- **Task to complete**:
Note how many lines in the entries contain the string "AWIDTH", then give that number and nothing else.

Saved data entries:
────────────────
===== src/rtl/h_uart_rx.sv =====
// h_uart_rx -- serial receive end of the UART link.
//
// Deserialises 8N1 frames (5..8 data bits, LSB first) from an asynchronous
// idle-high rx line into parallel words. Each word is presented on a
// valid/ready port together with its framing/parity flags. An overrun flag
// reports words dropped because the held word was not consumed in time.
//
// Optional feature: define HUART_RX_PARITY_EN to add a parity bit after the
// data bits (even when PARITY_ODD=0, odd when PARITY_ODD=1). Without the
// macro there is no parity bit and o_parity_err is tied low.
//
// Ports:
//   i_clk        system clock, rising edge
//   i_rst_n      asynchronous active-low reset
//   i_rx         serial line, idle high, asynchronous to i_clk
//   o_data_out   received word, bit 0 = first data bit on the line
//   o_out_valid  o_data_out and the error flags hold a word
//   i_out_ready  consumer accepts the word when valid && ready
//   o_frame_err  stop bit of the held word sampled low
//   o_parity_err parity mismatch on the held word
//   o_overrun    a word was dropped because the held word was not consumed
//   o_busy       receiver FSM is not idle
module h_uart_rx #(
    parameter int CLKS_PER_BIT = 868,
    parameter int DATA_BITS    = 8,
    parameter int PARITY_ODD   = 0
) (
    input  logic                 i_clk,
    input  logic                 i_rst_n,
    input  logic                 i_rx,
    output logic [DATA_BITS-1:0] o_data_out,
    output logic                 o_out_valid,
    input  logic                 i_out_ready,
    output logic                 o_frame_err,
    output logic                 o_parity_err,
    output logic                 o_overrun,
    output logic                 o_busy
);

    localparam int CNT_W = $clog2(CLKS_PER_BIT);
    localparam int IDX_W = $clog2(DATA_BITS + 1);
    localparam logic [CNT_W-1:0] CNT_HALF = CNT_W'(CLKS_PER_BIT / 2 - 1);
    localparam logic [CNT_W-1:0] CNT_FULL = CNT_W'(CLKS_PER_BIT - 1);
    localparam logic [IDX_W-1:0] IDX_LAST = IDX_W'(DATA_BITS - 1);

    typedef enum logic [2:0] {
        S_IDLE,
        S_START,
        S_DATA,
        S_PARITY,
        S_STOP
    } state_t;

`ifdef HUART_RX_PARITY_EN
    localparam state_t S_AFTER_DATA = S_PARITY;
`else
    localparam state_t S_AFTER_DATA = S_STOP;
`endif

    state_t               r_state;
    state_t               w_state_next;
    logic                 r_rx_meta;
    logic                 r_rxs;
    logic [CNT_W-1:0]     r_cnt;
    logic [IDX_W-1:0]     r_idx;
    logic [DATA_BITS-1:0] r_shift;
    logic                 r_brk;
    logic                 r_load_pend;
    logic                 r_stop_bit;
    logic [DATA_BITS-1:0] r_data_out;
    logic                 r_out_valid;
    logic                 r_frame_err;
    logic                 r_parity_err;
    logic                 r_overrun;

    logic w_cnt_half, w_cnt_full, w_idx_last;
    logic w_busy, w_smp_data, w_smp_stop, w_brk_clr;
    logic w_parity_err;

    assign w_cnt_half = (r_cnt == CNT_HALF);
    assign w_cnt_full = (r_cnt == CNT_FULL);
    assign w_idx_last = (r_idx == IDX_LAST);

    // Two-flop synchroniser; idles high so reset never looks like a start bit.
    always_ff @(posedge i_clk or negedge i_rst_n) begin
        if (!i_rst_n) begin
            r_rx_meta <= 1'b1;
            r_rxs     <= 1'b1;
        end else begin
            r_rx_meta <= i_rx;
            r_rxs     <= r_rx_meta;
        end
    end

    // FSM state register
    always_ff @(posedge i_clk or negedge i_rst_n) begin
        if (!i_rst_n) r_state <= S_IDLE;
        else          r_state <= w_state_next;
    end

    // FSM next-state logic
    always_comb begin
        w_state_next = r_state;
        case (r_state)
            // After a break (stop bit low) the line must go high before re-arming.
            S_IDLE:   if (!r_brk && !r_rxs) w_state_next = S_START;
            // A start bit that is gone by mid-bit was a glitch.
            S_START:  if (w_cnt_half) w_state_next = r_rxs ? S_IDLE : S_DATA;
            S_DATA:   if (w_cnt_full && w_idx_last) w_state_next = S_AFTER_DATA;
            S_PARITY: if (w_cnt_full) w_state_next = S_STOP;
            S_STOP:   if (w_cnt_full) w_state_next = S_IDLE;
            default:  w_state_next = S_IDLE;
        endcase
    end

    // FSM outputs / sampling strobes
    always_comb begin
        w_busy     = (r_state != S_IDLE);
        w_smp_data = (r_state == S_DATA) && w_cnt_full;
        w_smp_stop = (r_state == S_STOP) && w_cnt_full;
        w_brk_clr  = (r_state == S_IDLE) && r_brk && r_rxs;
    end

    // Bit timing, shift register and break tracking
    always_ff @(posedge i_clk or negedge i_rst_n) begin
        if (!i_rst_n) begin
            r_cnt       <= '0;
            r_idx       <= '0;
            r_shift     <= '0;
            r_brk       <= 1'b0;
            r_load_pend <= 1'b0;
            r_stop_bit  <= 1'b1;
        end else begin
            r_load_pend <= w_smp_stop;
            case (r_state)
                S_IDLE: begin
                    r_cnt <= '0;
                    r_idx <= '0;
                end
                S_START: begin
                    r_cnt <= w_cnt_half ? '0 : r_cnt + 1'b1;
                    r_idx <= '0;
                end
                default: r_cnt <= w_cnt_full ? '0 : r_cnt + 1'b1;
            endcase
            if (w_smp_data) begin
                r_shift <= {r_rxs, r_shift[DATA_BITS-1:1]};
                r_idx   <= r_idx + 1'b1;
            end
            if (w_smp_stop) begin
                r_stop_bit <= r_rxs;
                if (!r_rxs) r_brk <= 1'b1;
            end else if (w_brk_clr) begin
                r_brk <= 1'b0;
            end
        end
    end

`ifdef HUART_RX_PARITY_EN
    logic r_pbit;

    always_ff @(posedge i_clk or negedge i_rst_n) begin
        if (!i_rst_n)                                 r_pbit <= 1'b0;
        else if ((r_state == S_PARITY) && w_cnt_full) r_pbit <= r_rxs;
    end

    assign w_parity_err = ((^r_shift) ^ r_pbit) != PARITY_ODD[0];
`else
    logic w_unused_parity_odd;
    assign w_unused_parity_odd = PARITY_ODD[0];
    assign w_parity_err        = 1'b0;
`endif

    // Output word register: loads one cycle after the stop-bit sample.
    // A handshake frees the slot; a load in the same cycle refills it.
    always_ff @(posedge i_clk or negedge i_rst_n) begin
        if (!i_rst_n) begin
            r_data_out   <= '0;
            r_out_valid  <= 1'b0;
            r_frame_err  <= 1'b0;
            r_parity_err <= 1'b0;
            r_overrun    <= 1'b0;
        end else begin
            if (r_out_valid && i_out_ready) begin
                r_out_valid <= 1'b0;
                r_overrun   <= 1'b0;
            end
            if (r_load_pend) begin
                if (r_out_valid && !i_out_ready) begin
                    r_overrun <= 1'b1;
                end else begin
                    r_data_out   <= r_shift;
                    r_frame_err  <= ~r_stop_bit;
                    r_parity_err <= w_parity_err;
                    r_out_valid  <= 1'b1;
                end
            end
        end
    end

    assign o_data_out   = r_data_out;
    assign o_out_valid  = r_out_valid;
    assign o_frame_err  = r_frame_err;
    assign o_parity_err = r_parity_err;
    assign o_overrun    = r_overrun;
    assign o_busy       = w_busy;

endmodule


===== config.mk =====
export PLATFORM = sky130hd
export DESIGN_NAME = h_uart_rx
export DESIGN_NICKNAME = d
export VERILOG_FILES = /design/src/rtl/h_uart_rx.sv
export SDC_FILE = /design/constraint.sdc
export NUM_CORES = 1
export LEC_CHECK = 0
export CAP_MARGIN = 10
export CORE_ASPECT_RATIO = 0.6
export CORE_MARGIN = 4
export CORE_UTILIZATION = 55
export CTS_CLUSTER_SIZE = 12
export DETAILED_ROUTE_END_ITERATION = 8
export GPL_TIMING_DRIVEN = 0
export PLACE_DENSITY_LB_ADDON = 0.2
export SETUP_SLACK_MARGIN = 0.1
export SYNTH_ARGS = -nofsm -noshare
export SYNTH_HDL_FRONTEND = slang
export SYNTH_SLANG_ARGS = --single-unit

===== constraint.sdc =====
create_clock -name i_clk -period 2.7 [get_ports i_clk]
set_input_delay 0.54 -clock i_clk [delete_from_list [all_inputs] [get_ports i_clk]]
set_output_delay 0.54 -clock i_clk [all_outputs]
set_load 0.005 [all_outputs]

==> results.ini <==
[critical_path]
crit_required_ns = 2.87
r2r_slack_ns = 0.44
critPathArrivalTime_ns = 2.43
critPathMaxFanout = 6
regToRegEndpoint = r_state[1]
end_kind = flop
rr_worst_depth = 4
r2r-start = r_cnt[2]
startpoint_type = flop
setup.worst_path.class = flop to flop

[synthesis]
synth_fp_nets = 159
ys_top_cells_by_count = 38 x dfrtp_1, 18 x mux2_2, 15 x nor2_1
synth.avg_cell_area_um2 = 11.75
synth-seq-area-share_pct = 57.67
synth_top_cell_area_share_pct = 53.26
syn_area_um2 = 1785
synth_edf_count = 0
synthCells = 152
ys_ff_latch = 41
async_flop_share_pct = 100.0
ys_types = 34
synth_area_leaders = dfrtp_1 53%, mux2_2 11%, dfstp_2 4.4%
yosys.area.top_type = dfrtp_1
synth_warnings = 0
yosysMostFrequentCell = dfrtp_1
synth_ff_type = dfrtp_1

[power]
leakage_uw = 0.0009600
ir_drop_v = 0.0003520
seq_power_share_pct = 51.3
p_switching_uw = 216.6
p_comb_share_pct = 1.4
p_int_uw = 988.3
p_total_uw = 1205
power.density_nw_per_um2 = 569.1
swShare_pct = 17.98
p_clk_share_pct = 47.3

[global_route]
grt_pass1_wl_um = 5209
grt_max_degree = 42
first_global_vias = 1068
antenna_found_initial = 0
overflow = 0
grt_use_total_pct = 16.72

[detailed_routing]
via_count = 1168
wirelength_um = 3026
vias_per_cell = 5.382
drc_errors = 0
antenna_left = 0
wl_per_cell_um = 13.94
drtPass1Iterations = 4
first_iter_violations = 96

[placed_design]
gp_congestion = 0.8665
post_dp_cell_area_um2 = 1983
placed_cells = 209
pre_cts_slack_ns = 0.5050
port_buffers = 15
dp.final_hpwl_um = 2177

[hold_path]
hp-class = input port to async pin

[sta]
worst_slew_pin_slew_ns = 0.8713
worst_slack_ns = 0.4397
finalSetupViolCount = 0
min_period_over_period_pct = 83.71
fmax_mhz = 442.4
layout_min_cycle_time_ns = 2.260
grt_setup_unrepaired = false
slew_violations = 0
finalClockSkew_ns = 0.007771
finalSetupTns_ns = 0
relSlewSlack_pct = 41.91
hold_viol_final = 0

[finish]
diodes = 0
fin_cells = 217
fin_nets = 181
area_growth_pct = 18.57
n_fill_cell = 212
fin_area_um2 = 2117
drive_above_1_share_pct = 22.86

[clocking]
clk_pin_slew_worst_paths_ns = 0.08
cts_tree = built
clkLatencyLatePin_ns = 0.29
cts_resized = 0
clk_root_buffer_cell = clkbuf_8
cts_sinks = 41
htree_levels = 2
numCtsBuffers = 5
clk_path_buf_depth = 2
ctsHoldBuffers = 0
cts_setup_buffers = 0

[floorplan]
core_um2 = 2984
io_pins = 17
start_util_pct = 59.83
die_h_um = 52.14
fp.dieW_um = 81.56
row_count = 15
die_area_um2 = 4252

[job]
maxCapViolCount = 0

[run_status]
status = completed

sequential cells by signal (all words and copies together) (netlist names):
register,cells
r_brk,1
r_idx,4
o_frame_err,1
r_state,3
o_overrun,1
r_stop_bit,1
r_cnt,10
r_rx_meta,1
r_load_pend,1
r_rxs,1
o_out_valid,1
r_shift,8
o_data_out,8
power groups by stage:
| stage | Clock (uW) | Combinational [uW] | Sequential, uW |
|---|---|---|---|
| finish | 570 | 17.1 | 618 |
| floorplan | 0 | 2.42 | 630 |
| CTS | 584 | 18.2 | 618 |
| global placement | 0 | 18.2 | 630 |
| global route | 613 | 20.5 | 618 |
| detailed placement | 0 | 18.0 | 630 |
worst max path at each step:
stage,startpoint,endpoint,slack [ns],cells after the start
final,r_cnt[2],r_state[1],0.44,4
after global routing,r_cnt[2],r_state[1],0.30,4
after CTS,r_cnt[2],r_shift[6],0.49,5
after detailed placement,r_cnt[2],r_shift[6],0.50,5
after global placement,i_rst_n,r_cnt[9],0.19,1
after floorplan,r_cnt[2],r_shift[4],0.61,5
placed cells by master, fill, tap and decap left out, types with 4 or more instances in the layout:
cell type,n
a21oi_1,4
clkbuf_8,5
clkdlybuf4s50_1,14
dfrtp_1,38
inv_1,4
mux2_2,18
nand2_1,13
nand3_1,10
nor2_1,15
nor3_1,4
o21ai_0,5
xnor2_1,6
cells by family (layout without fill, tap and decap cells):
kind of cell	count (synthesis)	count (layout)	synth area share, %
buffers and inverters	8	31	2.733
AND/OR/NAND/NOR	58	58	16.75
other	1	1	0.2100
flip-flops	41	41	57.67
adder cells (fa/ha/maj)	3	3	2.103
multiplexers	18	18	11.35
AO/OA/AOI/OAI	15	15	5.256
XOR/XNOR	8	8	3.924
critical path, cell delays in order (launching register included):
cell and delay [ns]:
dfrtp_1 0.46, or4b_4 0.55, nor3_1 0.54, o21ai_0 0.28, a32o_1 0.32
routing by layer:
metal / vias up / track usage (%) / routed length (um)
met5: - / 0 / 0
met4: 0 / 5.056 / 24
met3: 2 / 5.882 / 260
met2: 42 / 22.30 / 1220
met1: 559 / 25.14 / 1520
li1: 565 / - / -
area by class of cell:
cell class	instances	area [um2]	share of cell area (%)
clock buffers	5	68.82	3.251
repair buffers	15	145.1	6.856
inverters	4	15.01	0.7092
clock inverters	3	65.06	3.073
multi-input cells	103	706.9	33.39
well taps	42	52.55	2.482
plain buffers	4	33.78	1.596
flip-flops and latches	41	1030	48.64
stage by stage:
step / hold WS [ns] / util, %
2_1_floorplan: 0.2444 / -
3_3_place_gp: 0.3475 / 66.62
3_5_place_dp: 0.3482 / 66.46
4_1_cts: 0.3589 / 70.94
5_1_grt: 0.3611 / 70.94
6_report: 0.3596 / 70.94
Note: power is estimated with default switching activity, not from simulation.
────────────────
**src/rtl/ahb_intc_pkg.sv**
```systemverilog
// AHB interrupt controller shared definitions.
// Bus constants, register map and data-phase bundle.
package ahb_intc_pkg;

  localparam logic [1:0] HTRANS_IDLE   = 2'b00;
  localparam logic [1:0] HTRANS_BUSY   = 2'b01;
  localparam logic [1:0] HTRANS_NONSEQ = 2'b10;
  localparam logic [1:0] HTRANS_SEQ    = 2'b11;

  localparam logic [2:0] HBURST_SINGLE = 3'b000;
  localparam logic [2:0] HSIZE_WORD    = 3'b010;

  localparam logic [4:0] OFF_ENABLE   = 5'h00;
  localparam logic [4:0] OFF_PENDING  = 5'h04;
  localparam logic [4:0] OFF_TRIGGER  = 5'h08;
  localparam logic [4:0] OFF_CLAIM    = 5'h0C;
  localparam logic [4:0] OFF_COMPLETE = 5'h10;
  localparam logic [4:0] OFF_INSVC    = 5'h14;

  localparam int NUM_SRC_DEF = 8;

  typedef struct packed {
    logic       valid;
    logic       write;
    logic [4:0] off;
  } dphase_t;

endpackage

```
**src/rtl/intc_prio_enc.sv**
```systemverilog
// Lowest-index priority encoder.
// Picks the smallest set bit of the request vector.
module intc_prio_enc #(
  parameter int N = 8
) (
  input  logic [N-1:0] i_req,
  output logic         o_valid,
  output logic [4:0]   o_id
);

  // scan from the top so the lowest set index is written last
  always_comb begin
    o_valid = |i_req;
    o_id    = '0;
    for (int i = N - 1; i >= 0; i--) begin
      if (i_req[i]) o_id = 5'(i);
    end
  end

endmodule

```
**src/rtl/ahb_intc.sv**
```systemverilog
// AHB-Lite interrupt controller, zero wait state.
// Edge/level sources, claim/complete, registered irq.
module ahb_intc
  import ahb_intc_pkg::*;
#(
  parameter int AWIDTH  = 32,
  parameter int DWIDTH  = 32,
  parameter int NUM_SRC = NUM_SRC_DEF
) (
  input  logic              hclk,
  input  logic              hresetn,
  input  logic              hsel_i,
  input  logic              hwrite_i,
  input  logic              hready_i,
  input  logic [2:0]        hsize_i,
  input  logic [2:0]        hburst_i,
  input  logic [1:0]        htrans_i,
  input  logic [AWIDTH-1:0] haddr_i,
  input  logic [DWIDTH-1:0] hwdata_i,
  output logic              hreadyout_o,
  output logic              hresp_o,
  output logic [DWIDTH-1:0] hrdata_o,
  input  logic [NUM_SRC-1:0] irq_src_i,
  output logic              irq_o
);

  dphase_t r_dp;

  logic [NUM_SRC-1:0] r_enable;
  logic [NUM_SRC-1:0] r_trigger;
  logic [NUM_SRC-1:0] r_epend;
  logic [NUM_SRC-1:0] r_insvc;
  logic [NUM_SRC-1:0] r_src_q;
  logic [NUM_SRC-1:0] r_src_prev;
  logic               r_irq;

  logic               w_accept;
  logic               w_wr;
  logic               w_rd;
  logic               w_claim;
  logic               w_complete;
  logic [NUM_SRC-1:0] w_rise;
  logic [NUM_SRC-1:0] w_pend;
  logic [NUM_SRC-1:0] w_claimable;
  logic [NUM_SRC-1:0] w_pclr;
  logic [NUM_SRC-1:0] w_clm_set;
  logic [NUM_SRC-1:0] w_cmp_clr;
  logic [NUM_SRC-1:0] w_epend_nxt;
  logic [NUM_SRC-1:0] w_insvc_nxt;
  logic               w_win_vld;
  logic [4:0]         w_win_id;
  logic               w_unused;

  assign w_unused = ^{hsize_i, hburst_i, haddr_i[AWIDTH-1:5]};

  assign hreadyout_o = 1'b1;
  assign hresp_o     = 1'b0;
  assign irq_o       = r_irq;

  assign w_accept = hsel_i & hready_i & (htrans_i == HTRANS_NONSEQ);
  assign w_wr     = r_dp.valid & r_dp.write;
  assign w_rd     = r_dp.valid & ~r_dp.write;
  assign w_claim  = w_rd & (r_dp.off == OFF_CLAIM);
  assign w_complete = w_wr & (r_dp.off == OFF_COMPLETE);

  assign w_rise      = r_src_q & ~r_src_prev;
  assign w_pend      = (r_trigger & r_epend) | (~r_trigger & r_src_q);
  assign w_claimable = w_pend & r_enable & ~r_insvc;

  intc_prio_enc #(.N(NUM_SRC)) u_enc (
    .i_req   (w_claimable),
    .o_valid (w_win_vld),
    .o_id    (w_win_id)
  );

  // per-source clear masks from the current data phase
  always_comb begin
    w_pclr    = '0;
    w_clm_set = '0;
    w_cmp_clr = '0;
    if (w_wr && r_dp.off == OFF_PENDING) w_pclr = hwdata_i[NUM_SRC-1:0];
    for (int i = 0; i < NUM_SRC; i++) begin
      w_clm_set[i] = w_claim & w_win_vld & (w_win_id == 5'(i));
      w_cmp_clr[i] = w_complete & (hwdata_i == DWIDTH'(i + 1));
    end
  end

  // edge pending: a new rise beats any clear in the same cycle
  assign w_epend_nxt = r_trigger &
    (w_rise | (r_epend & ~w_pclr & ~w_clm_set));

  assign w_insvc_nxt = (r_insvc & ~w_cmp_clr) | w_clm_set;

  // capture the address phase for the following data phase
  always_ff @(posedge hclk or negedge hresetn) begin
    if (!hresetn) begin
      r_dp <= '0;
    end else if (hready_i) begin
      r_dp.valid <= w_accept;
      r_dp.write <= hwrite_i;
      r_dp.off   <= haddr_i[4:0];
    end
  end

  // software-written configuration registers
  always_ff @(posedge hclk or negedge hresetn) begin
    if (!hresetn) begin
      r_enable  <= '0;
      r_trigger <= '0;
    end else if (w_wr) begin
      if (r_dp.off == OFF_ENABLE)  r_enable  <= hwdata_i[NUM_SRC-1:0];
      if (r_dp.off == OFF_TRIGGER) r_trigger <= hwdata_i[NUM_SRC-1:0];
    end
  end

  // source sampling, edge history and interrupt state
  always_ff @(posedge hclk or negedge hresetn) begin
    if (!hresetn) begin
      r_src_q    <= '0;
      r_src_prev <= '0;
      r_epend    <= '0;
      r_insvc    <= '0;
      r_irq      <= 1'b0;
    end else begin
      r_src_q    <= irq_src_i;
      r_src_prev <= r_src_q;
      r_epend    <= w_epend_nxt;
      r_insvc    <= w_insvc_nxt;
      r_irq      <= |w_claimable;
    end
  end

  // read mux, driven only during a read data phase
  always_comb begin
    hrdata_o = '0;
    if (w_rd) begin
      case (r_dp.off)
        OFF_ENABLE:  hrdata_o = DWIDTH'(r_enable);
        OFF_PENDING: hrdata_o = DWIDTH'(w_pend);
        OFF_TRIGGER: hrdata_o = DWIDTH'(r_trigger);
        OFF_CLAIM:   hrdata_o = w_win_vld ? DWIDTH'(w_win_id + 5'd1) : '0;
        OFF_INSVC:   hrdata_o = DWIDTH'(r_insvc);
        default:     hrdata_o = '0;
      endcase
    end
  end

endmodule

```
────────────────
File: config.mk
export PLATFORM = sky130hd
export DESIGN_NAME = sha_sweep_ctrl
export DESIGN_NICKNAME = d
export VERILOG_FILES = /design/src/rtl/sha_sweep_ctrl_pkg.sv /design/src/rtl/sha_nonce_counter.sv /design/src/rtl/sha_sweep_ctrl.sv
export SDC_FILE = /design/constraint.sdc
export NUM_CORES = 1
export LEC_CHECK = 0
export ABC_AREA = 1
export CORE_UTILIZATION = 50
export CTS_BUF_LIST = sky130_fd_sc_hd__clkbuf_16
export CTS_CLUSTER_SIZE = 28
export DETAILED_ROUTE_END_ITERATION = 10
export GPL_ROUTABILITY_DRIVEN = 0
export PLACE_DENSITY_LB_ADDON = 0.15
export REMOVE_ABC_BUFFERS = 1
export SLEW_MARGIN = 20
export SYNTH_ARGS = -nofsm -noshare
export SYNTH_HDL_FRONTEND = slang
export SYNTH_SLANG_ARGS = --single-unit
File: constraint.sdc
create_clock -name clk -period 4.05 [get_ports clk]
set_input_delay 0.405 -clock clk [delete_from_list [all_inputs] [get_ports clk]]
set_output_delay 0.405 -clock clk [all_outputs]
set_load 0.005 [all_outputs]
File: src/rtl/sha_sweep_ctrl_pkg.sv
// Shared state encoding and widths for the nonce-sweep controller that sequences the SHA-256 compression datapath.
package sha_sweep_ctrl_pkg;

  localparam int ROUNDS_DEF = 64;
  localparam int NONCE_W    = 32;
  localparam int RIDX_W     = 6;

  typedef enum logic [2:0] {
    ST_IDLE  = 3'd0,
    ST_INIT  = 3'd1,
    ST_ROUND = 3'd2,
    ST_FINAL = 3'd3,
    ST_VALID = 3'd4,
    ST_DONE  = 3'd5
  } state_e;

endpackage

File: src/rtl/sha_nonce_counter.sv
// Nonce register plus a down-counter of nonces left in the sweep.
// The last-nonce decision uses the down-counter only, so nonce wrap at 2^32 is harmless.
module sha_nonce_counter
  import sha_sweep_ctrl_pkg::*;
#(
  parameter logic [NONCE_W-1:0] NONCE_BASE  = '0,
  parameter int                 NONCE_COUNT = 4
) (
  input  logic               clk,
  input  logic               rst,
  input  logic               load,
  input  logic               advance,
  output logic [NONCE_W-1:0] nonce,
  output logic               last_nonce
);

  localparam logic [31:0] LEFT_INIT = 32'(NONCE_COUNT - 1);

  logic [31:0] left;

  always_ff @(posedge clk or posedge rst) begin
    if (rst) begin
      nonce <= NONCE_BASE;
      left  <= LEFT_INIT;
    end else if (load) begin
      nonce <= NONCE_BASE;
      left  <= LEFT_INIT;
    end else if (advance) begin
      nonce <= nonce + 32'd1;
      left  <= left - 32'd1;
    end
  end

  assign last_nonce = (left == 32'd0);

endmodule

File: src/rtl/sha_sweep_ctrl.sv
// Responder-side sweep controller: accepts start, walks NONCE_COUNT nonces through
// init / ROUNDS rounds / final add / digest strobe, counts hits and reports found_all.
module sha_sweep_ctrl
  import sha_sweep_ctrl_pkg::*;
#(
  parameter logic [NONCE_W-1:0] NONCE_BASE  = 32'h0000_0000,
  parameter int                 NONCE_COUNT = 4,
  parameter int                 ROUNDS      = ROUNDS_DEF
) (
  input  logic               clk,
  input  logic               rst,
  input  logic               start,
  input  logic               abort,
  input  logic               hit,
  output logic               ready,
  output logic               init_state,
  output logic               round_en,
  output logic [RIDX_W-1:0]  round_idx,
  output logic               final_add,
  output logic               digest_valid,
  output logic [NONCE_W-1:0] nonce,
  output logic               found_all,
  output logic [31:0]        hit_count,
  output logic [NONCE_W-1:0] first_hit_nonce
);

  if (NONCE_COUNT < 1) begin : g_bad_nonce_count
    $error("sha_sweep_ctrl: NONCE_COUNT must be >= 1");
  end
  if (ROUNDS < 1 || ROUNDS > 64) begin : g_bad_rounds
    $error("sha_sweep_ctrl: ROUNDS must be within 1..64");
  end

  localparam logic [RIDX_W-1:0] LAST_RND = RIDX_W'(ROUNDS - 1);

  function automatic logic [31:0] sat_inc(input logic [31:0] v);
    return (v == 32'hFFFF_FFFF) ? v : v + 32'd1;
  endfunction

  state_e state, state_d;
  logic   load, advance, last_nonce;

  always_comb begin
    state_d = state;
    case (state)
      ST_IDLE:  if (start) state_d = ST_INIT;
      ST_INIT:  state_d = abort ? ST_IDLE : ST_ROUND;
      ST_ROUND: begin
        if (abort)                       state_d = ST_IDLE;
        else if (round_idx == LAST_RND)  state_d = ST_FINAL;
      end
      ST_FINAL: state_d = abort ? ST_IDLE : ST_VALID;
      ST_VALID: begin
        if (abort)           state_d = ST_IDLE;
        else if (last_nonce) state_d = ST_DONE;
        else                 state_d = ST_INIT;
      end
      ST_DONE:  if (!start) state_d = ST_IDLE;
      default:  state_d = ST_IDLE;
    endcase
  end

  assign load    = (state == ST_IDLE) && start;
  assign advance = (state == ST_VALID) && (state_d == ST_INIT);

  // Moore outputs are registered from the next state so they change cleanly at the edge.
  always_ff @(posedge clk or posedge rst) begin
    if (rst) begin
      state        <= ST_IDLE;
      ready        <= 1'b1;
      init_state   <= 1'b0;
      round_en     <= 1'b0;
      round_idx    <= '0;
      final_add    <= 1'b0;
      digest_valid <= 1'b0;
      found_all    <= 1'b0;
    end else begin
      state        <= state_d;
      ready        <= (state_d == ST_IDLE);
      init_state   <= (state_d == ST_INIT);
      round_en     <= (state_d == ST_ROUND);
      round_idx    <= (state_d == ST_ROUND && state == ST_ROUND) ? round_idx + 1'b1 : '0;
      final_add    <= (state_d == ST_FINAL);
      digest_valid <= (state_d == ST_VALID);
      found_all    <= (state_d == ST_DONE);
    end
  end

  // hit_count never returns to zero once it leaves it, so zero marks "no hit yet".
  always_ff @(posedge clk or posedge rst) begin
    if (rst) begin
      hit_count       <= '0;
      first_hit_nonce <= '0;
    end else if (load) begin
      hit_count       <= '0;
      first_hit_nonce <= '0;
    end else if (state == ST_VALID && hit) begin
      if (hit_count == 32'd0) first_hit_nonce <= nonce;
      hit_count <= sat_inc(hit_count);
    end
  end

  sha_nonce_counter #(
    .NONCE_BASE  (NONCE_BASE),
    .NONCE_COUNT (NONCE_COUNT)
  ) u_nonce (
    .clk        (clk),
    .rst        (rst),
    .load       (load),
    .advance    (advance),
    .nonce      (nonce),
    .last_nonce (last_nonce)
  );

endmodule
────────────────
- **Final answer**:
3